The transition into mommy-hood hasn’t necessarily been the easiest. Out of my closest circle of friends, I am the first to become a mommy. While most of my friends have a standard 9-5 job, their days off are spent sleeping in and going wherever, whenever they so choose. Face to face interactions with one another have become less frequent, because life has us all going different directions. Me becoming a SAHM (stay-at-home mom) was a huge sacrifice for our family. But as many families do, we felt the value added outweighed the monetary loss. Since that monetary loss is real, my idea of dates with the girls have changed from brunch and shopping, to wine and cheese nights in my playroom/living room with the added entertainment of my little one running around. Often times I go a few weeks without seeing my friends and don’t get me wrong, while I definitely need friends, right now my “free” time is limited. By the time I pencil in time with the hubby and a moment for some self-care the week has come and gone.
During my days at home, I often find myself singing silly songs to my little one about our day, or even asking him questions and then answering them myself as he isn’t quite speaking yet. Although I don’t have an extra minute of daylight to be bored persay, being home all week with my son does sometimes leave me craving adult conversation and a reason to get dressed. Since everyone is busy being at work, texting is an easy way to check in and quickly catch up.

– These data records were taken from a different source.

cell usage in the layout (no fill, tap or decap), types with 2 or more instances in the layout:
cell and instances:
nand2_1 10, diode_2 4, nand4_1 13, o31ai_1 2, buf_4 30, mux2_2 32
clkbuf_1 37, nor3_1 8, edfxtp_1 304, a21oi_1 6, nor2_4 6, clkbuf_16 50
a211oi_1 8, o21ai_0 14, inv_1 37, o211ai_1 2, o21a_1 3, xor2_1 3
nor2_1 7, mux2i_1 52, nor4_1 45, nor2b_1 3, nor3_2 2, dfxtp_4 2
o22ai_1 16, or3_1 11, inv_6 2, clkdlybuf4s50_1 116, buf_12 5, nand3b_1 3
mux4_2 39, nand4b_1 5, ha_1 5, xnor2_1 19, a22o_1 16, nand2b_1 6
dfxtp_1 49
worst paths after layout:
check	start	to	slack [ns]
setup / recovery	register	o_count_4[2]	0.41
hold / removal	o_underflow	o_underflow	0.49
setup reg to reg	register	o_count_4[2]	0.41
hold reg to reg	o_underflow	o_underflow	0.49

With the company of my son, I am never physically ever alone but unfortunately that doesn’t mean there aren’t moments where I feel alone. Winter time is the hardest, with minimal sunlight and the inability to get outside for our daily walk, the opportunities for any outside communication are very limited. I know I’m not the only SAHM who feels this way, but I do feel like it is a topic that is rarely talked about.

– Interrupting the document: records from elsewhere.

===== src/rtl/mux_sel_arbiter.sv =====
// mux_sel_arbiter: two-requester round-robin arbiter driving the mux2to1 select.
// sel=0 routes requester A, sel=1 routes requester B. A grant lasts until done,
// the owner drops its request, or the hold timeout expires while the other side waits.
// Optional macro GRANT_COUNT_EN adds per-side grant counters cnt_a / cnt_b.
module mux_sel_arbiter #(
  parameter int MAX_HOLD = 16
`ifdef GRANT_COUNT_EN
  , parameter int CNT_W = 8
`endif
) (
  input  logic clk,
  input  logic rst,
  input  logic req_a,
  input  logic req_b,
  input  logic done,
  output logic sel,
  output logic grant_a,
  output logic grant_b,
  output logic busy
`ifdef GRANT_COUNT_EN
  ,
  output logic [CNT_W-1:0] cnt_a,
  output logic [CNT_W-1:0] cnt_b
`endif
);

  // hold_cnt must be able to hold MAX_HOLD itself, since it saturates there
  localparam int HW = (MAX_HOLD < 1) ? 1 : $clog2(MAX_HOLD + 1);
  localparam logic [HW-1:0] HOLD_MAX  = HW'(MAX_HOLD);
  localparam logic [HW-1:0] HOLD_LAST = HW'((MAX_HOLD < 1) ? 0 : MAX_HOLD - 1);

  typedef enum logic [1:0] {IDLE, GRANT_A, GRANT_B} state_t;

  state_t        state, state_nxt;
  logic          last_b, last_b_nxt;
  logic [HW-1:0] hold_cnt, hold_cnt_nxt;
  logic          new_grant;
  logic          hold_expired;
  logic          sel_nxt, grant_a_nxt, grant_b_nxt;

  assign hold_expired = (MAX_HOLD != 0) && (hold_cnt == HOLD_LAST);
  assign busy = grant_a | grant_b;

  // State register plus registered outputs and bookkeeping
  always_ff @(posedge clk) begin
    if (rst) begin
      state    <= IDLE;
      last_b   <= 1'b1;
      hold_cnt <= '0;
      sel      <= 1'b0;
      grant_a  <= 1'b0;
      grant_b  <= 1'b0;
    end else begin
      state    <= state_nxt;
      last_b   <= last_b_nxt;
      hold_cnt <= hold_cnt_nxt;
      sel      <= sel_nxt;
      grant_a  <= grant_a_nxt;
      grant_b  <= grant_b_nxt;
    end
  end

  // Next-state: round-robin from IDLE, direct hand-over on exit, reload when only the owner still asks
  always_comb begin
    state_nxt = state;
    new_grant = 1'b0;
    case (state)
      IDLE: begin
        if (req_a && req_b) begin
          state_nxt = last_b ? GRANT_A : GRANT_B;
          new_grant = 1'b1;
        end else if (req_a) begin
          state_nxt = GRANT_A;
          new_grant = 1'b1;
        end else if (req_b) begin
          state_nxt = GRANT_B;
          new_grant = 1'b1;
        end
      end
      GRANT_A: begin
        if (done || !req_a || (hold_expired && req_b)) begin
          if (req_b) begin
            state_nxt = GRANT_B;
            new_grant = 1'b1;
          end else if (req_a) begin
            state_nxt = GRANT_A;
            new_grant = 1'b1;
          end else begin
            state_nxt = IDLE;
          end
        end
      end
      GRANT_B: begin
        if (done || !req_b || (hold_expired && req_a)) begin
          if (req_a) begin
            state_nxt = GRANT_A;
            new_grant = 1'b1;
          end else if (req_b) begin
            state_nxt = GRANT_B;
            new_grant = 1'b1;
          end else begin
            state_nxt = IDLE;
          end
        end
      end
      default: state_nxt = IDLE;
    endcase
  end

  // Output and bookkeeping values for the next edge; sel keeps its value while idle
  always_comb begin
    sel_nxt      = sel;
    grant_a_nxt  = (state_nxt == GRANT_A);
    grant_b_nxt  = (state_nxt == GRANT_B);
    last_b_nxt   = last_b;
    hold_cnt_nxt = hold_cnt;
    if (state_nxt == GRANT_A) sel_nxt = 1'b0;
    if (state_nxt == GRANT_B) sel_nxt = 1'b1;
    if (new_grant) last_b_nxt = (state_nxt == GRANT_B);
    if ((state_nxt == IDLE) || new_grant) begin
      hold_cnt_nxt = '0;
    end else if (hold_cnt != HOLD_MAX) begin
      hold_cnt_nxt = hold_cnt + 1'b1;
    end
  end

`ifdef GRANT_COUNT_EN
  // Per-side grant counters, wrapping naturally at 2^CNT_W
  always_ff @(posedge clk) begin
    if (rst) begin
      cnt_a <= '0;
      cnt_b <= '0;
    end else if (new_grant) begin
      if (state_nxt == GRANT_A) cnt_a <= cnt_a + 1'b1;
      if (state_nxt == GRANT_B) cnt_b <= cnt_b + 1'b1;
    end
  end
`endif

endmodule


===== config.mk =====
export PLATFORM = sky130hd
export DESIGN_NAME = mux_sel_arbiter
export DESIGN_NICKNAME = d
export VERILOG_FILES = /design/src/rtl/mux_sel_arbiter.sv
export SDC_FILE = /design/constraint.sdc
export NUM_CORES = 1
export LEC_CHECK = 0
export ABC_CLOCK_PERIOD_IN_PS = 3300
export BUFFER_PORTS_ARGS = -buffer_cell sky130_fd_sc_hd__buf_2
export CORE_MARGIN = 5
export CORE_UTILIZATION = 55
export CTS_BUF_LIST = sky130_fd_sc_hd__clkbuf_4 sky130_fd_sc_hd__clkbuf_8 sky130_fd_sc_hd__clkbuf_16
export DETAILED_ROUTE_END_ITERATION = 6
export GPL_ROUTABILITY_DRIVEN = 0
export PLACE_DENSITY = 0.72
export SKIP_LAST_GASP = 1
export SLEW_MARGIN = 15
export SYNTH_ARGS = -nofsm -noshare
export SYNTH_HDL_FRONTEND = slang
export SYNTH_SLANG_ARGS = --single-unit

===== constraint.sdc =====
create_clock -name clk -period 3.3 [get_ports clk]
set_clock_uncertainty 0.2 [all_clocks]
set_input_delay 0.165 -clock clk [delete_from_list [all_inputs] [get_ports clk]]
set_output_delay 0.165 -clock clk [all_outputs]
set_load 0.02 [all_outputs]

==> results by group, run 1 <==
Worst setup path
  – Slowest cell on the critical path: dfxtp_1
  – Critical-path cell list: ha_1, and3_1, ha_1, a21boi_4, a21bo_1, a211o_1, a21o_2, ha_1, nor2_1, o41ai_2, nor3_1
  – CP peak stage delay: 390 ps
  – Family with the most delay on the worst path: compound AO/OA/AOI/OAI gates
  – Worst setup EP type: flip-flop
  – Critical path class: flip-flop to flip-flop
  – Crit path launch type: flip-flop
  – Buf/Inv on CP: 0
  – Crit path required time: 3290 ps
  – Worst Path Max Fanout: 5
  – CP dominant cell by count: ha_1
  – Critical Path AT: 2780 ps

Place
  – Count of input and output buffers: 8
  – HPWL after DPL: 1050 um

Clock network
  – Clk root buf: clkbuf_4
  – Clk Latency, worst-skew pair: 260 ps
  – CTS tree: built
  – Clock sink total: 11
  – Post-CTS setup buffer count: 0
  – Hold bufs inserted after CTS: 1
  – Post_cts resized: 0
  – CTS Buf Count: 3
  – Clk pin slew, worst setup/hold paths: about 70 ps
  – CTS Buffer Depth: 2
  – H-tree levels: 1

Floorplanning
  – Total core area: 0.00133 sq mm
  – Die width: ~48 um
  – Die Y: 47.9 um
  – Initial core utilization: 59.3%
  – Core Rows: 13
  – Top Ports: 9
  – Full die area: 0.00230 sq mm

Final layout
  – # fillers: approximately 110
  – Final nets: 112
  – Diode count: 0
  – Final core utilization: 64.6%
  – Share of layout cells above drive strength 1: 22.9%
  – P&R area growth vs syn: 9.02%

STA
  – Count of final hold-check violations: 0
  – RSZ-0062 raised after global routing: no
  – Slew Viols, Final: 0
  – Final worst path period need: 2790 ps
  – Setup TNS: 0 ps
  – F_max: 358 MHz
  – Final setup violation count: 0
  – Rel. slew slack: 66.1%
  – Fin crit share: 84.7%
  – Worst Hold Slack: 136 ps
  – Worst-Margin Slew: between 500 and 600 ps

Flow run
  – Max-cap violation count: 0

Drt
  – Drt wl/cell: 12.3 um
  – Vias: 621
  – Drt via density: 5.59
  – Post-route DRC: 0
  – Antenna Nets Post-Route: 0
  – Detailed Route WL: 1360 um
  – First-pass iteration count of the detailed router: 4
  – DRT iter0 DRCs: 4

Pwr
  – Leakage Power: 0.384 nW
  – Worst vdd ir: 0.362 mV
  – Power Density: approximately 500 mW/mm^2
  – Pwr Total: 0.425 mW

Synthesis
  – Sequential fraction of the synthesis area: 27.8%
  – Syn_area_per_cell: 9.09 sq um
  – Synth Instances: a little under 90
  – Syn_nets: 102
  – Synth Register Bits: 11
  – Synthesized cell area: ~790 sq um
  – Post-synth cell types: 39
  – Yosys warning total: 0

GRT
  – Initial antenna violation count: 0
  – Grt total ovfl: 0
  – First-pass GRT wire length: 2340 um
  – Vias in the first global route: 531
  – Gr usage total: 14.9%
  – Largest net degree at the start of global routing: 12

Status
  – Status: finished, final reports clean

Worst hold path
  – Hold Crit Class: primary input to flip-flop
state kept, by name, summed over array words and instances, names as in the netlist:
signal and flops:
hold_cnt 5, state 2, grant_a 1, grant_b 1, last_b 1, sel 1
tightest hold or removal path: cells and delay by family:
family	cells	cell delay [ps]
compound gates	2	250
buf+inv	1	130
logic make-up (layout without fill, tap and decap cells):
| family | after synthesis | count (layout) | synth area share, % |
|---|---|---|---|
| buffers and inverters | 13 | 22 | 7.75 |
| muxes | 4 | 4 | 5.06 |
| DFF | 11 | 11 | 27.8 |
| AOI/OAI and AO/OA | 19 | 19 | 21.4 |
| and+or+nand+nor | 27 | 27 | 18.8 |
| adders and majority gates | 10 | 10 | 15.8 |
| xor gates and xnor gates | 3 | 3 | 3.32 |
path summary, 6_finish.rpt:
path | depth (start not counted) | startpoint | slack [ps] | to
max | 11 | hold_cnt[1]$_SDFFE_PP0P_ | 510 | hold_cnt[2]$_SDFFE_PP0P_
max reg2reg | 11 | hold_cnt[1]$_SDFFE_PP0P_ | 510 | hold_cnt[2]$_SDFFE_PP0P_
min | 3 | done | 140 | state[1]$_SDFF_PP0_
min reg2reg | 2 | sel$_SDFFE_PP0P_ | 320 | sel$_SDFFE_PP0P_
report_power, final:
group	switching, mW	internal [mW]	total (mW)
Combinational	0.0887	0.0742	0.163
Sequential	0.0146	0.150	0.165
Clock	0.0421	0.0549	0.0970
Total	0.145	0.280	0.425
metal layers:
layer  up-vias  track usage, %  share of wire, %
met1       278            20.7                51
li1        323               -                 -
met4         0            9.68               2.1
met2        16            20.3                43
met5         -               0                 0
met3         4            3.38               4.1
per-stage QoR:
step	setup slack [ps]	instances	cell area [sq um]
2_1_floorplan	735	87	791
3_3_place_gp	582	106	822
3_5_place_dp	519	106	822
4_1_cts	491	111	862
5_1_grt	289	111	862
6_report	506	111	862
cell usage after synthesis (all sizes together):
cell	n	area, sq um
and3	2	13.8
a21o	2	16.3
a21oi	5	25.0
inv	9	33.8
nand2b	1	6.26
a32oi	1	8.76
nor4b	1	15.0
a211o	2	18.8
a21bo	1	10.0
xnor2	2	17.5
a21boi	1	18.8
buf	3	23.8
nand3	1	5.00
mux2i	4	40.0
clkbuf	1	3.75
nand2	5	18.8
nand4	1	6.26
dfxtp	11	220
nor3b	1	7.51
a211oi	2	20.0
nor4	2	18.8
o32a	1	11.3
nor3	1	5.00
xor2	1	8.76
o221ai	1	8.76
or2	1	6.26
nor2	9	33.8
o41ai	1	16.3
nor2b	2	12.5
a41oi	1	8.76
a31oi	1	6.26
ha	10	125
layout by cell type (no fill, tap or decap), types with 2 or more instances in the layout:
cell type	netlist	routed
ha_1	10	10
clkbuf_4	0	4
mux2i_1	4	4
xnor2_1	2	2
dfxtp_1	11	11
nor2_1	9	9
buf_2	1	8
nand2_1	5	5
a21oi_1	5	5
nor2b_1	2	2
inv_1	9	9
cell type report:
type / count / area, sq um / share of cell area (%)
multi-input cells: 63 / 509 / 59.1
well taps: 15 / 18.8 / 2.18
inverters: 9 / 33.8 / 3.92
clock buffers: 4 / 30.0 / 3.48
flip-flops and latches: 11 / 220 / 25.5
repair buffers: 9 / 50.0 / 5.81
Power figures use the tool's default switching activity.
==> inputs of run 2 (changes only) <==
- ABC_CLOCK_PERIOD_IN_PS: 3300 -> 2800
- clock period: 3.3 -> 2.8 ns (I/O delays scaled with it)
==> results by group, run 2 (synthesis gave the netlist of run 1 again) <==
Worst hold path
  – Min-Delay Startpoint: done (unchanged)
  – Hold Path End: state[1]$_SDFF_PP0_ (unchanged)
  – Hold Crit Class: primary input to flip-flop (unchanged)
  – Hold Path Depth: 3 (unchanged)

GRT
  – Initial antenna violation count: 0 (unchanged)
  – Grt total ovfl: 0 (unchanged)
  – Largest net degree at the start of global routing: 12 (unchanged)
  – Gr usage total: 15.7% (was 14.9%)
  – Vias in the first global route: 597 (was 531)
  – First-pass GRT wire length: 2470 um (was 2340 um)

Final layout
  – Final nets: 112 (unchanged)
  – Commonest cells after routing, fill and taps aside: dfxtp_1 (10), inv_1 (9), nor2_1 (9), ha_1 (9), buf_2 (8) (was dfxtp_1 (11), ha_1 (10), inv_1 (9), nor2_1 (9), buf_2 (8))
  – Most common cell after layout, fill and taps aside: dfxtp_1 (unchanged)
  – Multi-input gate area: 522 sq um (was 509 sq um)
  – P&R area growth vs syn: 10.8% (was 9.02%)
  – Biggest register: hold_cnt (unchanged)
  – Share of layout cells above drive strength 1: 25.0% (was 22.9%)
  – # fillers: 123 (was 113)
  – Fin cells: 111 (unchanged)
  – Diode count: 0 (unchanged)
  – Max reg flops: 5 (unchanged)
  – Final core utilization: 65.7% (was 64.6%)
  – Biggest regs: hold_cnt: 5 flops, state: 2 flops (unchanged)
  – Storage cell area: 221 sq um (was 220 sq um)

Status
  – Status: finished, final reports clean (unchanged)

Worst setup path
  – Reg-to-reg critical path endpoint: hold_cnt[2]$_SDFFE_PP0P_ (unchanged)
  – Critical-path cell list: ha_1, and3_1, ha_4, a21boi_4, a21bo_1, a211o_1, a21o_2, ha_1, nor2_1, o41ai_2, nor3_1 (was ha_1, and3_1, ha_1, a21boi_4, a21bo_1, a211o_1, a21o_2, ha_1, nor2_1, o41ai_2, nor3_1)
  – Crit path launch type: flip-flop (unchanged)
  – RR Startpoint: hold_cnt[0]$_SDFFE_PP0P_ (was hold_cnt[1]$_SDFFE_PP0P_)
  – CP peak stage delay: 350 ps (was 390 ps)
  – Crit path required time: 2790 ps (was 3290 ps)
  – Worst Path Max Fanout: 5 (unchanged)
  – Critical path class: flip-flop to flip-flop (unchanged)
  – CP dominant cell by count: ha_1 (unchanged)
  – Critical Path AT: 2600 ps (was 2780 ps)
  – Worst setup EP type: flip-flop (unchanged)
  – Register-to-Register Path Depth: 11 (unchanged)
  – Flop2flop setup slack: 180 ps (was 510 ps)
  – Slowest cell on the critical path: dfxtp_1 (unchanged)

STA
  – Final setup violation count: 0 (unchanged)
  – Slew Viols, Final: 0 (unchanged)
  – Final worst path period need: 2620 ps (was 2790 ps)
  – RSZ-0062 raised after global routing: no (unchanged)
  – F_max: 382 MHz (was 358 MHz)
  – Rel. slew slack: 68.4% (was 66.1%)
  – Setup TNS: 0 ps (unchanged)
  – Fin crit share: 93.4% (was 84.7%)
  – Worst-Margin Slew: 470 ps (was 504 ps)
  – Count of final hold-check violations: 0 (unchanged)

Drt
  – Antenna Nets Post-Route: 0 (unchanged)
  – Detailed Route WL: 1400 um (was 1360 um)
  – Vias: 620 (was 621)
  – Drt wl/cell: 12.6 um (was 12.3 um)
  – Post-route DRC: 0 (unchanged)
  – First-pass iteration count of the detailed router: 4 (unchanged)
  – Drt via density: 5.59 (about the same)
  – DRT iter0 DRCs: 7 (was 4)

Place
  – Count of input and output buffers: 8 (unchanged)
  – HPWL after DPL: 1080 um (was 1050 um)
  – Placed insts: 106 (unchanged)

Pwr
  – Leakage Power: 0.386 nW (was 0.384 nW)
  – Power Density: 568 mW/mm^2 (was 493 mW/mm^2)
  – Worst vdd ir: 0.361 mV (was 0.362 mV)
  – Pwr Total: 0.498 mW (was 0.425 mW)

Clock network
  – Clk root buf: clkbuf_4 (unchanged)
  – CTS tree: built (unchanged)
  – CTS Buffer Depth: 2 (unchanged)
  – Clk Latency, worst-skew pair: 260 ps (about the same)
  – Post-CTS setup buffer count: 0 (unchanged)
  – CTS Buf Count: 3 (unchanged)
  – Clk pin slew, worst setup/hold paths: 60 ps (was 70 ps)
  – Clock sink total: 11 (unchanged)
  – H-tree levels: 1 (unchanged)

Floorplanning
  – Die Y: 47.9 um (unchanged)
  – Top Ports: 9 (unchanged)
  – Die width: 47.9 um (unchanged)
  – Full die area: 0.00230 sq mm (unchanged)
  – Initial core utilization: 59.3% (unchanged)
  – Core Rows: 13 (unchanged)
  – Total core area: 0.00133 sq mm (unchanged)

Flow run
  – Max-cap violation count: 0 (unchanged)
==> run 2: cell counts in the layout (fill, tap and decap cells not counted) <==
Identical to the previous run, type by type.
==> run 2: power by group <==
part	switching, mW	leakage (nW)	internal (mW)
Clock	0.0479	0.0184	0.0647
Combinational	0.104	0.277	0.0873
Sequential	0.0160	0.0904	0.177
==> run 2: final cells by class <==
cell class	instances	share of cell area, %
timing repair buffer	9	5.71
sequential	11	25.3
multi-input combinational	63	59.6
inverter	9	3.86
clock buffer	4	3.43
tap	15	2.14
==> run 2: through the flow <==
step	area (sq um)	setup slack, ps	hold slack [ps]
final	876	184	112
after CTS	862	21.9	100
after floorplan	791	235	4.65
after global routing	876	42.4	119
after global placement	822	108	204
after detailed placement	822	46.0	215
==> run 2: critical path: cells and delay by family (launching register included) <==
family | cells | cell delay (ps)
compound gates | 5 | 980
flops | 1 | 350
simple gates | 3 | 460
fa+ha+maj | 3 | 550
==> run 2: worst max-delay path by stage <==
stage	from	end	slack, ps
2_1_floorplan	hold_cnt[1]$_SDFFE_PP0P_	hold_cnt[2]$_SDFFE_PP0P_	230
5_1_grt	hold_cnt[0]$_SDFFE_PP0P_	hold_cnt[2]$_SDFFE_PP0P_	40
3_5_place_dp	hold_cnt[1]$_SDFFE_PP0P_	hold_cnt[2]$_SDFFE_PP0P_	50
6_report	hold_cnt[0]$_SDFFE_PP0P_	hold_cnt[2]$_SDFFE_PP0P_	180
3_3_place_gp	hold_cnt[1]$_SDFFE_PP0P_	hold_cnt[2]$_SDFFE_PP0P_	110
4_1_cts	hold_cnt[1]$_SDFFE_PP0P_	hold_cnt[2]$_SDFFE_PP0P_	20
==> run 2: layer usage <==
layer,vias to the layer above,part of all wire (%),GRT usage [%]
met5,-,0,0
met4,0,1.2,8.06
met1,286,49,18.4
li1,322,-,-
met3,2,4.7,6.02
met2,10,45,24.8
==> run 2: repair_timing <==
action,in CTS,in global routing
hold endpoints to repair,5,0
hold buffers,1,0
gates resized for setup,0,3
endpoints found under the setup margin,0,6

For me, it comes in waves. Some days are easier than others, and some days you feel like you can’t escape the isolation. If you’re reading this I hope you take a minute to pat yourself on the back and enjoy every moment with your little one. This time of loneliness is only temporary and a side effect of being the best momma you can be. For right now, I am the “mom friend”... the friend who shows up late to everything, the dressed down friend with the token “mom bun” or ponytail hairstyle and minimal makeup, the friend who can only do the occasional dinner date because it falls right in the middle of my sons bedtime routine and we can’t exactly spare the extra cost. Of course there are times I miss the freedom of my pre-mom life, but becoming the “mom friend” has helped me grow into the person I have always wanted to be. I have changed for the better and right now being a mom not only consumes me, but it fulfills me in more ways than I could have ever imagined.